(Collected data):
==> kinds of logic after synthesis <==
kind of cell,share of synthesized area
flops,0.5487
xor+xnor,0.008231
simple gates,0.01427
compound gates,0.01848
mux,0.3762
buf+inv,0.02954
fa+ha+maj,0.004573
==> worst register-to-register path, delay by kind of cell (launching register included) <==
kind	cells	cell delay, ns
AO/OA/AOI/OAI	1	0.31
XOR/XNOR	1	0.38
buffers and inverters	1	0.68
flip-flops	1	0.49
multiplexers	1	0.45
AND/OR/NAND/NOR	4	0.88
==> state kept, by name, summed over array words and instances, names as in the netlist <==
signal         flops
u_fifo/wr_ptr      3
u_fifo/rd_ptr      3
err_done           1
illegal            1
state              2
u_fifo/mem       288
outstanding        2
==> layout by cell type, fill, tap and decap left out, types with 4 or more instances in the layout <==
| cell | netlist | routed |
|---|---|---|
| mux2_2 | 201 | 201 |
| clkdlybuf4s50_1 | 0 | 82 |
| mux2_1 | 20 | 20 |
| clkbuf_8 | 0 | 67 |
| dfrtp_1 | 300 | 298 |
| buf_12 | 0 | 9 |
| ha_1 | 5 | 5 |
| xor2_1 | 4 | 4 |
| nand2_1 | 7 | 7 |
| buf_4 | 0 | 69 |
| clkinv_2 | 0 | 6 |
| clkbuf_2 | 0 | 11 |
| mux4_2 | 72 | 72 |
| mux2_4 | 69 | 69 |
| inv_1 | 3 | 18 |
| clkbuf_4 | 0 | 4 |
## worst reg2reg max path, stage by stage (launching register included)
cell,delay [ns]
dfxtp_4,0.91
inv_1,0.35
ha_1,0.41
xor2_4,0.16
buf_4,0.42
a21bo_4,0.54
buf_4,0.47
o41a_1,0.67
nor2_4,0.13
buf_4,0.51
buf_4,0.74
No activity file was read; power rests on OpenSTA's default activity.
File: config.mk
export PLATFORM = sky130hd
export DESIGN_NAME = sseg_scan_decoder
export DESIGN_NICKNAME = d
export VERILOG_FILES = /design/src/rtl/sseg_pkg.sv /design/src/rtl/sseg_pattern_decode.sv /design/src/rtl/sseg_scan_decoder.sv
export SDC_FILE = /design/constraint.sdc
export NUM_CORES = 1
export LEC_CHECK = 0
export BUFFER_PORTS_ARGS = -buffer_cell sky130_fd_sc_hd__buf_2
export CAP_MARGIN = 20
export CORE_MARGIN = 2
export CORE_UTILIZATION = 55
export DETAILED_ROUTE_END_ITERATION = 7
export GPL_TIMING_DRIVEN = 0
export PLACE_DENSITY = 0.75
export SYNTH_ARGS = -nofsm -noshare
export SYNTH_HDL_FRONTEND = slang
export SYNTH_SLANG_ARGS = --single-unit
File: constraint.sdc
create_clock -name clk -period 3.55 [get_ports clk]
set_clock_uncertainty 0.15 [all_clocks]
set_input_delay 0.71 -clock clk [delete_from_list [all_inputs] [get_ports clk]]
set_output_delay 0.71 -clock clk [all_outputs]
set_load 0.02 [all_outputs]
File: src/rtl/sseg_pkg.sv
// Shared seven-segment definitions: hex-digit segment table {g,f,e,d,c,b,a} and scan defaults.
package sseg_pkg;

    localparam int NUM_DIGITS_DEF = 4;

    // Entry k is the active-high segment pattern for hex digit k.
    localparam logic [15:0][6:0] SEG_TABLE = {
        7'h71, 7'h79, 7'h5E, 7'h39, 7'h7C, 7'h77, 7'h67, 7'h7F,
        7'h07, 7'h7D, 7'h6D, 7'h66, 7'h4F, 7'h5B, 7'h06, 7'h3F
    };

    function automatic logic [6:0] seg_of(input logic [3:0] h);
        return SEG_TABLE[h];
    endfunction

endpackage

File: src/rtl/sseg_pattern_decode.sv
// Combinational reverse lookup of an active-high segment code into a hex digit.
// Zero latency; no backpressure. hit=0 when bits [6:0] match no table entry.
module sseg_pattern_decode
    import sseg_pkg::*;
(
    input  logic [7:0] code,
    output logic [3:0] hex,
    output logic       dp,
    output logic       hit
);

    always_comb begin
        hex = '0;
        hit = 1'b0;
        dp  = code[7];
        for (int k = 0; k < 16; k++) begin
            if (code[6:0] == SEG_TABLE[k]) begin
                hex = 4'(k);
                hit = 1'b1;
            end
        end
    end

endmodule

File: src/rtl/sseg_scan_decoder.sv
// Recovers per-digit hex values from a scanned 7-segment display bus with debounce-style acceptance.
// Latency: 2 edges from an[i] falling to hex update; purely observing, no backpressure.
module sseg_scan_decoder
    import sseg_pkg::*;
#(
    parameter int NUM_DIGITS = NUM_DIGITS_DEF,
    parameter int STABLE_CNT = 3
) (
    input  logic                    clk,
    input  logic                    rst_n,
    input  logic                    active_high,
    input  logic [NUM_DIGITS-1:0]   an,
    input  logic [7:0]              sseg,
    output logic [4*NUM_DIGITS-1:0] hex,
    output logic [NUM_DIGITS-1:0]   dp,
    output logic [NUM_DIGITS-1:0]   valid,
    output logic [NUM_DIGITS-1:0]   err,
    output logic                    update
);

    localparam logic [3:0] STABLE = 4'(STABLE_CNT);

    logic [NUM_DIGITS-1:0] r_an;
    logic [7:0]            r_sseg;
    // A digit may only be strobed after an[i] has been seen low since reset,
    // so a strobe interrupted by reset never produces a capture.
    logic [NUM_DIGITS-1:0] armed;

    logic [3:0]            cand_hex [NUM_DIGITS];
    logic [NUM_DIGITS-1:0] cand_dp;
    logic [3:0]            cnt      [NUM_DIGITS];
    logic [3:0]            cnt_nxt  [NUM_DIGITS];

    logic                  multi_hot;
    logic [NUM_DIGITS-1:0] capture;
    logic [NUM_DIGITS-1:0] load;
    logic [7:0]            norm;
    logic [3:0]            dec_hex;
    logic                  dec_dp;
    logic                  dec_hit;

    assign multi_hot = |(an & (an - NUM_DIGITS'(1)));
    assign capture   = r_an & ~an & {NUM_DIGITS{~multi_hot}};
    assign norm      = active_high ? r_sseg : ~r_sseg;

    sseg_pattern_decode u_decode (
        .code (norm),
        .hex  (dec_hex),
        .dp   (dec_dp),
        .hit  (dec_hit)
    );

    always_comb begin
        for (int i = 0; i < NUM_DIGITS; i++) begin
            cnt_nxt[i] = 4'd1;
            load[i]    = 1'b0;
            if (cand_hex[i] == dec_hex && cand_dp[i] == dec_dp) begin
                cnt_nxt[i] = (cnt[i] >= STABLE) ? STABLE : cnt[i] + 4'd1;
            end
            if (capture[i] && dec_hit && cnt_nxt[i] == STABLE &&
                (!valid[i] || hex[4*i +: 4] != dec_hex || dp[i] != dec_dp)) begin
                load[i] = 1'b1;
            end
        end
    end

    always_ff @(posedge clk) begin
        if (!rst_n) begin
            r_an    <= '0;
            r_sseg  <= '0;
            armed   <= ~an;
            hex     <= '0;
            dp      <= '0;
            valid   <= '0;
            err     <= '0;
            update  <= 1'b0;
            cand_dp <= '0;
            for (int i = 0; i < NUM_DIGITS; i++) begin
                cand_hex[i] <= '0;
                cnt[i]      <= '0;
            end
        end else begin
            r_sseg <= sseg;
            r_an   <= multi_hot ? '0 : (an & armed);
            armed  <= armed | ~an;
            update <= |load;
            for (int i = 0; i < NUM_DIGITS; i++) begin
                if (capture[i]) begin
                    if (dec_hit) begin
                        err[i]      <= 1'b0;
                        cand_hex[i] <= dec_hex;
                        cand_dp[i]  <= dec_dp;
                        cnt[i]      <= cnt_nxt[i];
                        if (load[i]) begin
                            hex[4*i +: 4] <= dec_hex;
                            dp[i]         <= dec_dp;
                            valid[i]      <= 1'b1;
                        end
                    end else begin
                        err[i] <= 1'b1;
                        cnt[i] <= '0;
                    end
                end
            end
        end
    end

endmodule

## After elaboration in Yosys (flattened, before gate mapping)

Memory sizes are Yosys's and may differ from the RTL's.
Cells that the tools add are included.

| cells by class | value |
|---|---|
| add/subtract/negate cells | 5 |
| order comparisons | 4 |
| equal/unequal tests | 36 |
| muxes and demuxes | 84 |
| bitwise logic cells | 21 |
| reductions and logical operators | 39 |

Operators with widths:

| kind | number |
|---|---|
| 4-bit two-way mux | 29 |
| 7-bit == test (second input constant) | 12 |
| 1-bit two-way mux | 48 |
| 4-bit by 1-bit adder with 4-bit output (second input constant) | 4 |
| 4-bit bitwise AND | 4 |
| 4-bit by 2-bit == test with 1-bit output (second input constant) | 4 |
| 4-bit == test | 4 |
| 4-bit by 2-bit greater-or-equal comparator with 1-bit output (second input constant) | 4 |
| 1-bit logical AND | 16 |
| 4-bit != test | 4 |
| 7-bit by 3-bit == test with 1-bit output (second input constant) | 2 |
| 7-bit by 6-bit == test with 1-bit output (second input constant) | 2 |
| 3-bit two-way mux | 4 |
| 1-bit OR | 12 |
| 3-bit AND reduction | 4 |
| 1-bit logical OR | 8 |
| 8-bit two-way mux | 1 |
| 8-bit NOT | 1 |
| 2-bit AND reduction | 4 |
| 4-bit OR reduction | 2 |
| 5-bit OR reduction | 1 |
| 1-bit == test | 4 |
| 1-bit logical NOT | 4 |
| 2-bit two-way mux | 2 |
| 5 further kinds | 9 |

| word-level totals | value |
|---|---|
| bits in registers | 49 |
| bits in writable memories | 32 |
| bits of input ports | 15 |
| output and inout port bits | 29 |
| word-level logic and storage cells | 215 |
| memories kept | 2 |

Memories:

| name | depth | width | rd ports | clocked after memory_dff | wr ports | RTL line | text |
|---|---|---|---|---|---|---|---|
| cand_hex | 4 | 4 | 4 | 0 | 4 | sseg_scan_decoder.sv:29 | `logic [3:0] cand_hex [NUM_DIGITS];` |
| cnt | 4 | 4 | 4 | 0 | 4 | sseg_scan_decoder.sv:31 | `logic [3:0] cnt [NUM_DIGITS];` |

## Depth between registers and ports, before layout

Gate-level depths: netlist of run 1.

| depth | value |
|---|---|
| depth after elaboration | 26 |
| gate-level depth with buffers | 14 |
| gate-level depth less buffers | 9 |

## Hierarchy

Synthesis of run 1 repeated with hierarchy kept, for this count alone.

| unflattened totals | value |
|---|---|
| cells, all modules | 418 |
| area, all modules | 4162.7 um^2 |

By module, submodules not included:

| module | instances | cells an instance | area each (um^2) | seq. area each (um^2) |
|---|---|---|---|---|
| sseg_scan_decoder | 1 | 359 | 3776.1 | 1941.9 |
| sseg_pattern_decode | 1 | 59 | 386.6 | 0.0 |

## Least setup slack after synthesis of run 1

OpenSTA, ideal clock, no wires.

| timing path | value |
|---|---|
| path type | in2reg |
| start point | input active_high |
| end point | register hex[11] |
| library setup time | 126 ps |
| arrival time | 3064 ps |
| required time | 3274 ps |
| slack | 209 ps |
| stages on the path | 11 |
| buffers on the path | 2 |
| cells stage by stage | buf_4 or3_1 a2111oi_0 a21oi_1 o21a_1 nand2_4 xnor2_1 nand4_1 or4_1 buf_2 mux2i_1 |

| on the way | value |
|---|---|
| word-level cells in the longest chain between the ends | 25 |
| elaborated cells between the ends (all ways) | 62 |
| those cells by class | eq/ne (21); mux (34); reduce/logical (7) |

RTL lines:

| what | RTL line | text |
|---|---|---|
| from (decl) | sseg_scan_decoder.sv:11 | `input logic active_high,` |
| 8-bit two-way mux (*) | sseg_scan_decoder.sv:44 | `assign norm = active_high ? r_sseg : ~r_sseg;` |
| 7-bit by 3-bit == test with 1-bit output | sseg_pattern_decode.sv:17 | `if (code[6:0] == SEG_TABLE[k]) begin` |
| 1-bit two-way mux | sseg_pattern_decode.sv:17 |  |
| 2-bit two-way mux (2 in series) | sseg_pattern_decode.sv:17 |  |
| 3-bit two-way mux (4 in series) | sseg_pattern_decode.sv:17 |  |
| 4-bit two-way mux (8 in series) | sseg_pattern_decode.sv:17 |  |
| 4-bit == test | sseg_scan_decoder.sv:57 | `if (cand_hex[i] == dec_hex && cand_dp[i] == dec_dp) begin` |
| 1-bit logical AND | sseg_scan_decoder.sv:57 |  |
| 4-bit two-way mux | sseg_scan_decoder.sv:57 |  |
| 4-bit by 2-bit == test with 1-bit output | sseg_scan_decoder.sv:60 | `if (capture[i] && dec_hit && cnt_nxt[i] == STABLE &&` |
| 1-bit logical AND (2 in series) | sseg_scan_decoder.sv:60 |  |
| 1-bit two-way mux | sseg_scan_decoder.sv:60 |  |
| 3-bit AND reduction (no line) | n/a |  |
| to (signal, indexed assignment) | sseg_scan_decoder.sv:95 | `hex[4*i +: 4] <= dec_hex;` |
| to (decl) | sseg_scan_decoder.sv:14 | `output logic [4*NUM_DIGITS-1:0] hex,` |

Every way passes the cells marked *; elsewhere a longest branch is shown, timed or not.
A chain may end at the register's enable or synchronous reset.

## Final worst setup path of run 1

| timing path | value |
|---|---|
| start point | input active_high |
| end point | register hex[13] |

Same word-level chain as after synthesis.

==> results of run 1 <==
[layout by cell type (no fill, tap or decap), types with 4 or more instances in the layout]
cell type,synthesis,final
nand3b_1,5,5
nor3_1,17,15
clkbuf_8,0,10
a21oi_1,22,21
inv_1,11,11
or2_1,4,4
and3_1,5,5
o22ai_1,9,7
a31oi_1,4,4
dfxtp_1,49,48
mux2i_1,14,14
a22oi_1,6,6
ha_1,4,4
o21ai_0,15,15
xor2_1,14,13
or3b_1,6,6
nand2b_1,11,11
edfxtp_1,32,32
and2_1,10,10
buf_4,5,6
nand2_1,49,49
clkbuf_1,10,9
nand3_1,12,11
nor2_1,39,38
nor4_1,5,4
buf_2,9,50
a211oi_1,6,6
o21a_1,5,4
conb_1,1,8
xnor2_1,26,26
nor2b_1,7,7
[tightest hold or removal path: cells and delay by family, from the launching register on]
family	cells	cell delay, ps
DFF	1	320
and+or+nand+nor	2	90
[flip-flops by register name (all words and copies together) (netlist names)]
register	count
err	4
cand_dp	4
update	1
hex	16
r_sseg	8
cand_hex	16
cnt	16
r_an	4
valid	4
armed	4
dp	4
[stage by stage]
stage / hold WS, ps / setup TNS [ps] / utilization (%) / cells / instance area [um2]
2_1_floorplan: 267 / 0 / - / 475 / 4470
3_3_place_gp: 275 / -7660 / 61.8 / 618 / 4800
3_5_place_dp: 277 / -9380 / 61.8 / 618 / 4800
4_1_cts: 289 / 0 / 64.2 / 634 / 4980
5_1_grt: 311 / -192 / 65.2 / 635 / 5060
6_report: 288 / 0 / 65.2 / 635 / 5060
[final cells by class]
type / count / area, um2
fillers: 662 / 2700
multi-input cells: 356 / 2420
flip-flops and latches: 81 / 1940
repair buffers: 42 / 213
plain buffers: 27 / 149
clock buffers: 11 / 141
well taps: 102 / 128
inverters: 11 / 41.3
clock inverters: 5 / 31.3
[routing by layer]
metal	GRT usage, %	share of wire [%]	vias up
li1	-	-	1813
met1	33.5	41	1789
met4	12.7	2.0	0
met2	42.8	48	170
met5	0	0	-
met3	5.14	8.3	24
[power by group]
group / switching, W / internal, W
logic: 0.000162 / 0.0000885
registers: 0.0000149 / 0.000991
clock network: 0.000339 / 0.000272
[timing repair]
action,4_1_cts,5_1_grt
resized for setup,2,18
endpoints found under the setup margin,7,27
buffers inserted,0,1
pin swaps,0,3
[path summary, 6_finish.rpt]
kind | startpoint | endpoint | cells past startpoint
worst max register to register | r_sseg[6] | hex[13] | 10
worst min-delay path | armed[3] | r_an[3] | 2
worst min register to register | armed[3] | r_an[3] | 2
worst max-delay path | active_high | hex[13] | 12
[cells by family after synthesis]
| logic type | count (synthesis) | synth area share, % |
|---|---|---|
| multiplexers | 15 | 3.41 |
| flip-flops | 81 | 43.7 |
| other | 1 | 0.0844 |
| AND/OR/NAND/NOR | 189 | 22.6 |
| AO/OA/AOI/OAI | 98 | 16.6 |
| buffers and inverters | 38 | 4.22 |
| adder cells (fa/ha/maj) | 6 | 1.58 |
| XOR/XNOR | 40 | 7.88 |
==> results.yml, run 1 <==
setup_path:
  max_stage_delay_ps: 600
  cp_slowest_cell: "or4_4"
  reg2reg_slack_ps: 120
  cp_num_buf_inv: 4
  critPathKind: "input pin to register"
  path_cells: "buf_2 -> buf_4 -> buf_6 -> buf_4 -> nor3_1 -> o21ai_0 -> nand3_2 -> or2_1 -> o32a_1 -> or4_4 -> nor3_1 -> nor3_1"
  arrival_ps: 3580
  cp_max_fo: 10
  crit_required_ps: 3640
  cp-start-kind: "input pin"
  critPathTopFamily: "simple AND/OR/NAND/NOR gates"
  cpMostUsedCell: "nor3_1"
  worst_setup_path_end_kind: "register"
placed_design:
  gp_congestion: 0.941
  dp_slack_ps: -412
  dpl.hpwl_mm: 7.92
  portBuffers: 41
floorplanning:
  core_mm2: 0.00777
  io_pins: 44
  initial_core_util_pct: 57.2
  dieHeight_um: 93.9
  rows: 32
  die_w_um: 93.9
  die_area_mm2: 0.00882
global_route:
  antenna_found_initial: 0
  grt_pass1_wl_mm: 17.7
  grt_usage_pct: 26.3
  grt_pass1_vias: 3604
  grt.overflow.total: 0
  grt_max_degree: 15
cts:
  h-tree-depth: 3
  path_clk_slew_ps: 80
  clockBufferDepth: 2
  clock_latency_ps: 360
  root_buffer: "clkbuf_8"
  postCtsHoldBufs: 0
  cts_inserted_buffers: 9
  clock-sinks: 81
  tritoncts: "built"
yosys:
  synth.ff_latch_count: 81
  synth_largest_area_cell: "dfxtp_1"
  synth_common_cells: "49 x dfxtp_1, 49 x nand2_1, 39 x nor2_1, 32 x edfxtp_1, 26 x xnor2_1"
  yosysWarnings: 0
  avgSynthCellArea_um2: 9.50
  synthTopCellsByArea: "dfxtp_1 22%, edfxtp_1 22%, xnor2_1 5.1%, nand2_1 4.1%, nor2_1 3.3%"
  ys_seq_area_share_pct: 43.7
  ys.flop_type: "dfxtp_1"
  synth_edf_count: 32
  syn_area_mm2: 0.00444
  synth_top_area_share_pct: 22.1
  ys_types: 70
  synthCells: 468
  async_flop_share_pct: 0
power:
  leakage_nw: 1.96
  powerDensity_mw_per_mm2: 369
  power_w: 0.00187
  vdd_drop_max_v: 0.000314
sta:
  hold_viol_final: 0
  relSlewSlack_pct: 49.7
  worstMarginPinSlew_ps: 755
  fin_ws_ps: 59.7
  finalCritPeriodShare_pct: 98.3
  finalSetupViolations: 0
  finalCriticalPeriod_ps: 3490
  fmax_mhz: 287
  slew_viol_final: 0
route:
  drt-initial-drc-count: 227
  wl_mm: 11.2
  ant_nets: 0
  drc: 0
  drtPass1Iterations: 5
  wl_per_cell_um: 17.6
  vias_per_cell: 5.98
  num_vias: 3796
cells_and_area:
  nets: 547
  antenna_cells: 0
  drive_gt1_share_pct: 20.3
  area_growth_pct: 13.9
worst_hold_path:
  hold_path_class: "register to register"
run_status:
  status: "finished clean"
flow_run:
  cap_viol_max_count: 0
Note: power is estimated with default switching activity, not from simulation.
==> run 2: changes to the inputs <==
- PLACE_DENSITY: 0.75 -> 0.85
==> run 2 against run 1 <==
Compared with the run above: via count rose by 3.2%; design area rose by 1.6%; non-clock buffer count rose by 4; count of clock-buffer cells in the layout did not move; critical path depth rose by 1; fmax rose by 0.31%; die area did not move; largest cell class unchanged.
==> results.yml, run 2 (synthesis results as in run 1) <==
placed_design:
  gp_congestion: 0.930
  placed_area_mm2: 0.00480
  dp_slack_ps: -521
  portBuffers: 41
  dpl.hpwl_mm: 8.20
sta:
  fin_ws_ps: 70.4
  fmax_mhz: 287
  finalCriticalPeriod_ps: 3480
  slew_viol_final: 0
  finalSetupViolations: 0
  hold_viol_final: 0
  relSlewSlack_pct: 54.5
  worstMarginPinSlew_ps: 681
  finalCritPeriodShare_pct: 98.0
route:
  drtPass1Iterations: 5
  wl_mm: 11.5
  wl_per_cell_um: 18.0
  ant_nets: 0
  num_vias: 3916
  vias_per_cell: 6.13
  drc: 0
  drt-initial-drc-count: 224
floorplanning:
  die_w_um: 93.9
  io_pins: 44
  rows: 32
  dieHeight_um: 93.9
  core_mm2: 0.00777
  die_area_mm2: 0.00882
  initial_core_util_pct: 57.2
global_route:
  grt_usage_pct: 26.9
  grt_pass1_wl_mm: 18.3
  grt.overflow.total: 0
  grt_pass1_vias: 3789
  grt_max_degree: 14
  antenna_found_initial: 0
setup_path:
  crit_required_ps: 3630
  worst_setup_path_end_kind: "register"
  path_cells: "buf_2 -> buf_4 -> buf_6 -> buf_4 -> nand3_1 -> o311ai_0 -> a32oi_1 -> o221ai_4 -> xnor2_1 -> o32a_1 -> or4_4 -> nor2_4 -> a311oi_1"
  arrival_ps: 3560
  cp_slowest_cell: "or4_4"
  critPathTopFamily: "compound AO/OA/AOI/OAI gates"
  cp-start-kind: "input pin"
  critPathKind: "input pin to register"
  cp_max_fo: 10
  cpMostUsedCell: "buf_4"
  cp_num_buf_inv: 4
  max_stage_delay_ps: 600
cts:
  path_clk_slew_ps: 80
  h-tree-depth: 3
  root_buffer: "clkbuf_8"
  clock-sinks: 81
  clock_latency_ps: 360
  tritoncts: "built"
  clockBufferDepth: 2
  postCtsHoldBufs: 0
  cts_inserted_buffers: 9
cells_and_area:
  area_growth_pct: 15.8
  reg_top3: "cand_hex x16, cnt x16, hex x16"
  final_cell_area_mm2: 0.00514
  nets: 551
  antenna_cells: 0
  drive_gt1_share_pct: 20.1
  layout_common_cells: "49 x nand2_1, 49 x dfxtp_1, 48 x buf_2"
power:
  vdd_drop_max_v: 0.000318
  powerDensity_mw_per_mm2: 375
  leakage_nw: 1.98
flow_run:
  cap_viol_max_count: 0
worst_hold_path:
  hold_path_class: "register to register"
run_status:
  status: "finished clean"
run 2: changes by cell type in the layout (fill, tap and decap cells not counted), moves of 2 or more:
cell      delta
buf_2        -2
clkbuf_1     +2
clkbuf_4     +2
buf_4        +3
run 2: tightest hold or removal path, delay by kind of cell, from the launching register on:
kind / cells / cell delay (ps)
and+or+nand+nor: 2 / 90
DFF: 1 / 310
run 2: final timing paths:
path               start      end  slack (ps)  cells after the start
max          active_high  hex[12]          70                     13
min             armed[2]  r_an[2]         290                      2
max reg2reg    r_sseg[5]  hex[12]         160                      9
min reg2reg     armed[2]  r_an[2]         290                      2
run 2: final cells by class:
class | count | area [um2]
sequential | 81 | 1940
fill | 629 | 2620
clock buffer | 11 | 131
clock inverter | 5 | 56.3
tap | 102 | 128
buffer | 27 | 160
inverter | 11 | 41.3
multi-input combinational | 356 | 2440
timing repair buffer | 46 | 243
run 2: repair_timing:
| item | 4_1_cts | 5_1_grt |
|---|---|---|
| pin swaps | 1 | 3 |
| endpoints found under the setup margin | 11 | 27 |
| resized for setup | 4 | 22 |
| endpoints found under the hold margin | 0 | 0 |
| setup buffers | 0 | 5 |
run 2: power breakdown:
group	internal, W	total (W)	switching (W)	leakage (nW)
clock	0.000324	0.000660	0.000335	0.0933
combinational	0.0000939	0.000261	0.000167	1.17
sequential	0.000991	0.00101	0.0000157	0.724
run 2: metrics by stage:
step | utilization (%) | hold slack, ps | power (W) | std cells | setup TNS [ps]
after detailed placement | 61.8 | 280 | 0.00126 | 618 | -11600
final | 66.2 | 292 | 0.00193 | 639 | 0
after global placement | 61.8 | 273 | 0.00125 | 618 | -6500
after CTS | 64.5 | 292 | 0.00190 | 634 | 0
after global routing | 66.2 | 313 | 0.00200 | 639 | -284
after floorplan | - | 267 | 0.00120 | 475 | 0
run 2: routing by layer:
layer / up-vias / global-route usage, % / routed length, um
li1: 1828 / - / -
met1: 1875 / 34.6 / 4610
met2: 176 / 44.5 / 5790
met3: 37 / 4.41 / 748
met4: 0 / 12.3 / 360
met5: - / 0 / 0
**config.mk**
```make
export PLATFORM = sky130hd
export DESIGN_NAME = affine_interp_ctrl_8
export DESIGN_NICKNAME = d
export VERILOG_FILES = /design/src/rtl/interp_pkg.sv /design/src/rtl/interp_round_sat.sv /design/src/rtl/affine_interp_ctrl_8.sv
export SDC_FILE = /design/constraint.sdc
export NUM_CORES = 1
export LEC_CHECK = 0
export CAP_MARGIN = 0
export CORE_UTILIZATION = 50
export CTS_CLUSTER_DIAMETER = 60
export DETAILED_ROUTE_END_ITERATION = 16
export PLACE_DENSITY = 0.81
export REMOVE_ABC_BUFFERS = 1
export SETUP_SLACK_MARGIN = 0.2
export SYNTH_ARGS = -nofsm -noshare
export SYNTH_HDL_FRONTEND = slang
export SYNTH_SLANG_ARGS = --single-unit
```
**constraint.sdc**
```tcl
create_clock -name clk -period 2.7 [get_ports clk]
set_input_delay 0.54 -clock clk [delete_from_list [all_inputs] [get_ports clk]]
set_output_delay 0.54 -clock clk [all_outputs]
set_load 0.03 [all_outputs]
```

(BRIEF): Report all lines of the data that include the word "state".

(ANSWER BELOW):
==> state kept, by name, summed over array words and instances, names as in the netlist <==
state              2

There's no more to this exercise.